> [DATA EXTRACTS]

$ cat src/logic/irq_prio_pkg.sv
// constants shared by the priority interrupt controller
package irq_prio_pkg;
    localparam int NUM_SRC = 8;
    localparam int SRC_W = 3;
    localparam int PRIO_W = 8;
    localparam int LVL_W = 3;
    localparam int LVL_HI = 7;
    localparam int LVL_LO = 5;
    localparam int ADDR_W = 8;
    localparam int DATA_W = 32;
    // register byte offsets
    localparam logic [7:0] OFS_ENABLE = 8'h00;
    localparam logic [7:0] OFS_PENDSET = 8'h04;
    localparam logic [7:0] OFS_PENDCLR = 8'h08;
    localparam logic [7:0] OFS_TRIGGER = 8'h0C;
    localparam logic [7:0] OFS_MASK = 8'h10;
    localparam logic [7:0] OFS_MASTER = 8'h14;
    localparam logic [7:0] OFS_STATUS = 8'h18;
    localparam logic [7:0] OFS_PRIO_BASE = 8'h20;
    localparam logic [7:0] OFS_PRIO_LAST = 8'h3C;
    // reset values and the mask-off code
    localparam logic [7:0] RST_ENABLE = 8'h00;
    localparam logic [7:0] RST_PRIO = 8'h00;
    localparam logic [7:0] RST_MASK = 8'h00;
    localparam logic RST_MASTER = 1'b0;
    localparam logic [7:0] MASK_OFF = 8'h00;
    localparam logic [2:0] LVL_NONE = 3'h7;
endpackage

---

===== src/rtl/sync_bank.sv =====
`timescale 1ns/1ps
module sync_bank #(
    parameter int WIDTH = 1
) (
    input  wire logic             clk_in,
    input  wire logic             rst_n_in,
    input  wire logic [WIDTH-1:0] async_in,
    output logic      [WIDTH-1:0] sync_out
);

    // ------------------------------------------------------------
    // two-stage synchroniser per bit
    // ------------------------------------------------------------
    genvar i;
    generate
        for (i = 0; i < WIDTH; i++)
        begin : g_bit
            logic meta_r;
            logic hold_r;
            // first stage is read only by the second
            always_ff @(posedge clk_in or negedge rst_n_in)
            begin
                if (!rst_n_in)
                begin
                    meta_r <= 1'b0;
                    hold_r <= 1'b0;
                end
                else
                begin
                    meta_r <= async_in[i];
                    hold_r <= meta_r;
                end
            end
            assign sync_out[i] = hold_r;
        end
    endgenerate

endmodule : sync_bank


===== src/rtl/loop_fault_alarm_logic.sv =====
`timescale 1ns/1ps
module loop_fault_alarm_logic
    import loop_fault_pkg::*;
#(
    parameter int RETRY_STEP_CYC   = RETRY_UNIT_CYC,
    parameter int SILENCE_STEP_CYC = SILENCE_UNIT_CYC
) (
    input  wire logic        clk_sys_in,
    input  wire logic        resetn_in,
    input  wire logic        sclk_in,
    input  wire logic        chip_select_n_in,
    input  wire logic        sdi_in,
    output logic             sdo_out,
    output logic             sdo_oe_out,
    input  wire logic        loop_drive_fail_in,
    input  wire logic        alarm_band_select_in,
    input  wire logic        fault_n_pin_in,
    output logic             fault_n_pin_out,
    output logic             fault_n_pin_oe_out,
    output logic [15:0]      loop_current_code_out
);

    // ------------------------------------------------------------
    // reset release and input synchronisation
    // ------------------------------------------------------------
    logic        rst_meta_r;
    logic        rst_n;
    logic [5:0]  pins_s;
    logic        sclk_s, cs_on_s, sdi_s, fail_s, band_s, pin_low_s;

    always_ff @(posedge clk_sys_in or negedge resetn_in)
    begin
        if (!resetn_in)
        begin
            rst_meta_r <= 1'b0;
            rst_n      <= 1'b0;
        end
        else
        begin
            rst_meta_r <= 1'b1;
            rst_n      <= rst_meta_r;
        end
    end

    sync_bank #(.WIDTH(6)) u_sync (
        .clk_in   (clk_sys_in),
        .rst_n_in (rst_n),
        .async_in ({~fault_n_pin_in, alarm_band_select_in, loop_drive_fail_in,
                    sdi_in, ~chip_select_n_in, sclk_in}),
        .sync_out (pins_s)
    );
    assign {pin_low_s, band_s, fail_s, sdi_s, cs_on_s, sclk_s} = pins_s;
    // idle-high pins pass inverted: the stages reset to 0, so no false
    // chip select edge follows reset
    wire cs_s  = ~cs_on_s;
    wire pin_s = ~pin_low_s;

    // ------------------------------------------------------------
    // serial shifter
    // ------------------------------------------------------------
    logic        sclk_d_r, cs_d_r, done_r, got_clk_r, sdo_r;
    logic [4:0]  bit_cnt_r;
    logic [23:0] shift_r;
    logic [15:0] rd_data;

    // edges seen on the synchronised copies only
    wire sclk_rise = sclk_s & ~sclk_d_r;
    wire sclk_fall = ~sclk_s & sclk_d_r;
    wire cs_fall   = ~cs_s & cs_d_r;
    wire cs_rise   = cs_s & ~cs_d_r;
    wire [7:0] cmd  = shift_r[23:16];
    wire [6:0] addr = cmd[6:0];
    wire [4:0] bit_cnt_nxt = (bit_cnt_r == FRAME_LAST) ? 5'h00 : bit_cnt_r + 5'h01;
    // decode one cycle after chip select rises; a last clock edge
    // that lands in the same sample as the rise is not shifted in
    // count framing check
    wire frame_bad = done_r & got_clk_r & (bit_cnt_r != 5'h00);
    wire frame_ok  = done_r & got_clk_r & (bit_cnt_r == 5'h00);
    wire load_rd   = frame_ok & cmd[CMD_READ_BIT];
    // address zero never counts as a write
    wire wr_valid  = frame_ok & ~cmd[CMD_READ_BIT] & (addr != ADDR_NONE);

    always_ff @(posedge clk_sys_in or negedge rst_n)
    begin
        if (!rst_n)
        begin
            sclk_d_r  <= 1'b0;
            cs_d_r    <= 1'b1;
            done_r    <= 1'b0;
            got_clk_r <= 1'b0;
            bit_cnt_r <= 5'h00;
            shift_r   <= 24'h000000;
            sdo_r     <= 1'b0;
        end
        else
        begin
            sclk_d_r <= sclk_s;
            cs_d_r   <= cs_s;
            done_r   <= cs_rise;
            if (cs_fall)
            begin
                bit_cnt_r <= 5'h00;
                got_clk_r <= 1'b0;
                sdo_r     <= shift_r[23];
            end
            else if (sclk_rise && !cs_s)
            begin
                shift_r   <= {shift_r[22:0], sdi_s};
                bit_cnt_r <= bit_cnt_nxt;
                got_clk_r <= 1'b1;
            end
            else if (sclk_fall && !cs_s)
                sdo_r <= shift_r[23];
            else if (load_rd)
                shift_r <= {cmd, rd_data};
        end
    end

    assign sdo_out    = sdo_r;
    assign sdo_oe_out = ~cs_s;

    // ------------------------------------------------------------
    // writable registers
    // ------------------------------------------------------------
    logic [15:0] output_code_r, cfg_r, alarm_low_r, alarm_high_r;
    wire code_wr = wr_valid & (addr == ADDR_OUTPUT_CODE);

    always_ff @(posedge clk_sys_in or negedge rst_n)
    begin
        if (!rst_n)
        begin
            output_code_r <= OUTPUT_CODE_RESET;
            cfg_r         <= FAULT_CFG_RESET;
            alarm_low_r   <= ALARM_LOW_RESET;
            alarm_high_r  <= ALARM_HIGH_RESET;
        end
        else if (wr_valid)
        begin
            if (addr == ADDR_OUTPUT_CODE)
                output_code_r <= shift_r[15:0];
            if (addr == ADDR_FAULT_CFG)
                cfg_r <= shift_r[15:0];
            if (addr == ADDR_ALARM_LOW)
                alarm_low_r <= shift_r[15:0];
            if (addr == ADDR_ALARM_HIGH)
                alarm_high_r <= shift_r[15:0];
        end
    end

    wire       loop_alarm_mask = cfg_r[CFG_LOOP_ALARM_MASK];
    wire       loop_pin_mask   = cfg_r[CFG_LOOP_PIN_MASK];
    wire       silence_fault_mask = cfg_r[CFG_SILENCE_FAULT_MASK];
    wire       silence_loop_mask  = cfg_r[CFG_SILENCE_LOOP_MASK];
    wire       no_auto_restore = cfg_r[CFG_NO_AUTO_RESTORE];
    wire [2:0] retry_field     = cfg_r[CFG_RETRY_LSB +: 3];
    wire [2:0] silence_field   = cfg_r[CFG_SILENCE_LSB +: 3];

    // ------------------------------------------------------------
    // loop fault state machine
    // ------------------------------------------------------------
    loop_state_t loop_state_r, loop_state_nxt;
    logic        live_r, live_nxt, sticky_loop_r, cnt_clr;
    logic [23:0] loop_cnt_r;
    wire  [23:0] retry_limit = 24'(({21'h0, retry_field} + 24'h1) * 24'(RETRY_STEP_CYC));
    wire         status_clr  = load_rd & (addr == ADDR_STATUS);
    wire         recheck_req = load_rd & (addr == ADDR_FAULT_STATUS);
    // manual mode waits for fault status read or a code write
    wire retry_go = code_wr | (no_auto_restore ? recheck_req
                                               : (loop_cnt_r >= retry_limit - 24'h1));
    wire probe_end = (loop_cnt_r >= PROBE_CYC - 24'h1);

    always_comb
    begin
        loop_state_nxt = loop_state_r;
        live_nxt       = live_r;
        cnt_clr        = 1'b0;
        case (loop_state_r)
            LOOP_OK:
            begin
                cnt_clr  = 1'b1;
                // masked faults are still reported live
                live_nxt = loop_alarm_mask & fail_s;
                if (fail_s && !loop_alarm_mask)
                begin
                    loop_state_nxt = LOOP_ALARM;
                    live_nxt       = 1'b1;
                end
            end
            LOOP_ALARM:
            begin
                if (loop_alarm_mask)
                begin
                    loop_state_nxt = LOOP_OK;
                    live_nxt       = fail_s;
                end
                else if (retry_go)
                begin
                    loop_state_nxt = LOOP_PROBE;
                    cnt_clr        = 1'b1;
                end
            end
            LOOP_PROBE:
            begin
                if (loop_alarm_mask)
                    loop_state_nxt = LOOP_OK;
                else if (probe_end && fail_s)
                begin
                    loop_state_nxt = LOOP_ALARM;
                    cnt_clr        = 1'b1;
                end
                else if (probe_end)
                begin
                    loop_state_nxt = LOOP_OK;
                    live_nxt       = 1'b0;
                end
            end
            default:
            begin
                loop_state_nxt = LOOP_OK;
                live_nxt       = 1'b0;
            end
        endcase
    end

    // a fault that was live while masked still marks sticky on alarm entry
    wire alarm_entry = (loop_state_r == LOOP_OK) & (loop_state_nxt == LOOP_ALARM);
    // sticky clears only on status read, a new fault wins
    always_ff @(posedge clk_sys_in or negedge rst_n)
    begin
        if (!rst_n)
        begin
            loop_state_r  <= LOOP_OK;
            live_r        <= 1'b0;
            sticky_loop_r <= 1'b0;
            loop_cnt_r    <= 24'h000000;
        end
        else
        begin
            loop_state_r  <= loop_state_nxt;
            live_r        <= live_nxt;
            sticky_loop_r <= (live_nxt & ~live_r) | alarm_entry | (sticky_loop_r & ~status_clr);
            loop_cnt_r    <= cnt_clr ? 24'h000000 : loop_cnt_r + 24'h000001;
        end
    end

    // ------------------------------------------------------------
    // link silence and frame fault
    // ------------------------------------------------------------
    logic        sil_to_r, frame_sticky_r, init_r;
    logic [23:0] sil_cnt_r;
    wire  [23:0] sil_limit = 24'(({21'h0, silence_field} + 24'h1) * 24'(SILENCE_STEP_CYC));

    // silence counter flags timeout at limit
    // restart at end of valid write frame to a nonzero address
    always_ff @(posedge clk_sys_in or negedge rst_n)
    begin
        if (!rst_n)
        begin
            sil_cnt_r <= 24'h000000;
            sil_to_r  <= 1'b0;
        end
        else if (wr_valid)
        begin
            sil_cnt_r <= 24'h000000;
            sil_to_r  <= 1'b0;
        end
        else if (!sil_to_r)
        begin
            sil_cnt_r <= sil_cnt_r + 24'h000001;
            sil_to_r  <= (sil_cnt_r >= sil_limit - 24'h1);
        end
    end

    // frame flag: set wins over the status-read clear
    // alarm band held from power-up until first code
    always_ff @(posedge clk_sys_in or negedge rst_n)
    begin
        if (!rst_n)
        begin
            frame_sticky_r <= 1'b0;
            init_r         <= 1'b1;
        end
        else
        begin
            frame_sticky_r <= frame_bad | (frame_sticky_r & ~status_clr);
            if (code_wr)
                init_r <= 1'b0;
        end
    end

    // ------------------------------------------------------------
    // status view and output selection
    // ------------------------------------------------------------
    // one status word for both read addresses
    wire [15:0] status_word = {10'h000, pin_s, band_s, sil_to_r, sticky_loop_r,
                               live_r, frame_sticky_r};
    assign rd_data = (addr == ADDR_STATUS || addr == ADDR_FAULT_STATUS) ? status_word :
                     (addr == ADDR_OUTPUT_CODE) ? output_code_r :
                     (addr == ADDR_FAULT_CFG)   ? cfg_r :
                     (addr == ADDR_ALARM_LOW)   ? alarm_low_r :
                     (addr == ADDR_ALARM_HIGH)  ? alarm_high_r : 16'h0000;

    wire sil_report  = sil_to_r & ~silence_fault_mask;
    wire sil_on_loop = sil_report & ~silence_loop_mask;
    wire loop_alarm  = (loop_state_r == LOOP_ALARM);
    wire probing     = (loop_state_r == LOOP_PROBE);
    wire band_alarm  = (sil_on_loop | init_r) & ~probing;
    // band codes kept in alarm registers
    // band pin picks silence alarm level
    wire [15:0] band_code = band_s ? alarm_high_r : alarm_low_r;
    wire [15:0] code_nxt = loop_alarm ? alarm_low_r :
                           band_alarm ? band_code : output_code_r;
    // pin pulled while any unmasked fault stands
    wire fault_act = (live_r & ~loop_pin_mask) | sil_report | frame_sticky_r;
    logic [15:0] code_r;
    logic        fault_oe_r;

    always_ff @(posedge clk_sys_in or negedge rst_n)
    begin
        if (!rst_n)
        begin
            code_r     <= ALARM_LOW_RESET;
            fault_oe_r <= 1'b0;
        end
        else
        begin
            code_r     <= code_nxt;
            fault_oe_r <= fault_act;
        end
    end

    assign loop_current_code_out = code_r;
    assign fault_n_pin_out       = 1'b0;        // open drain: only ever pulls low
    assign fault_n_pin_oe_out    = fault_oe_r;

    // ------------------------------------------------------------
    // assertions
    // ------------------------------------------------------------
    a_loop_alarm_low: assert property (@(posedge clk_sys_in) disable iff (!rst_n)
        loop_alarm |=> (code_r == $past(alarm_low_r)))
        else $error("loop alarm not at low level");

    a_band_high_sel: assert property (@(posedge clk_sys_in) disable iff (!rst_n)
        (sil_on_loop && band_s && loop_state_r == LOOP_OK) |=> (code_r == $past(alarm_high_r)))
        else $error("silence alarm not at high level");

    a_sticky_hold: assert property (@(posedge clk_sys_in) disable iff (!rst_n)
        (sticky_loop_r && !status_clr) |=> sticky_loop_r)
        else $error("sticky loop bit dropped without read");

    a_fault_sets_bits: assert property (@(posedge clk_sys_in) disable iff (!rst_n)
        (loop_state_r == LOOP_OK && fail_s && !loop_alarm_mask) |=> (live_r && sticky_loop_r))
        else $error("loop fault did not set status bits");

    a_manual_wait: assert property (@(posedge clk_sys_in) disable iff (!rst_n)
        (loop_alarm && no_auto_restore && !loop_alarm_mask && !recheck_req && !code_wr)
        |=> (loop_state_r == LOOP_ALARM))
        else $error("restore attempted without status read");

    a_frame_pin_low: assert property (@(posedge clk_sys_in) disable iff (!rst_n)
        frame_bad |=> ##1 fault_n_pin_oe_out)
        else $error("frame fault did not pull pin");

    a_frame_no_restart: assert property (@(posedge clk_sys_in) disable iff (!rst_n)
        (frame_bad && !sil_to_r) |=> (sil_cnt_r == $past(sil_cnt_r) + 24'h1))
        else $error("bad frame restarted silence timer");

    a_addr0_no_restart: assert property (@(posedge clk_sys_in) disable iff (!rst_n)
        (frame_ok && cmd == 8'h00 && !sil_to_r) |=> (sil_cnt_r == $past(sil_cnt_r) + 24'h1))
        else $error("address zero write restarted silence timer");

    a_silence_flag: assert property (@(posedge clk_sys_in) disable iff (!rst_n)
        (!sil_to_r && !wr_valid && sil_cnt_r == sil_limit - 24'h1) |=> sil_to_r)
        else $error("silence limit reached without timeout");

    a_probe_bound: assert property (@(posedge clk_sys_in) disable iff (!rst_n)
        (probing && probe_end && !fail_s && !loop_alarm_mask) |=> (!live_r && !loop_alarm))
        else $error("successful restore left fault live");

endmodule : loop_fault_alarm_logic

> [TASK OBJECTIVE]
Each line containing the word "write" needs to be copied from the data above.

> [RESULT BELOW]
    // address zero never counts as a write
    // manual mode waits for fault status read or a code write
    // restart at end of valid write frame to a nonzero address
        else $error("address zero write restarted silence timer");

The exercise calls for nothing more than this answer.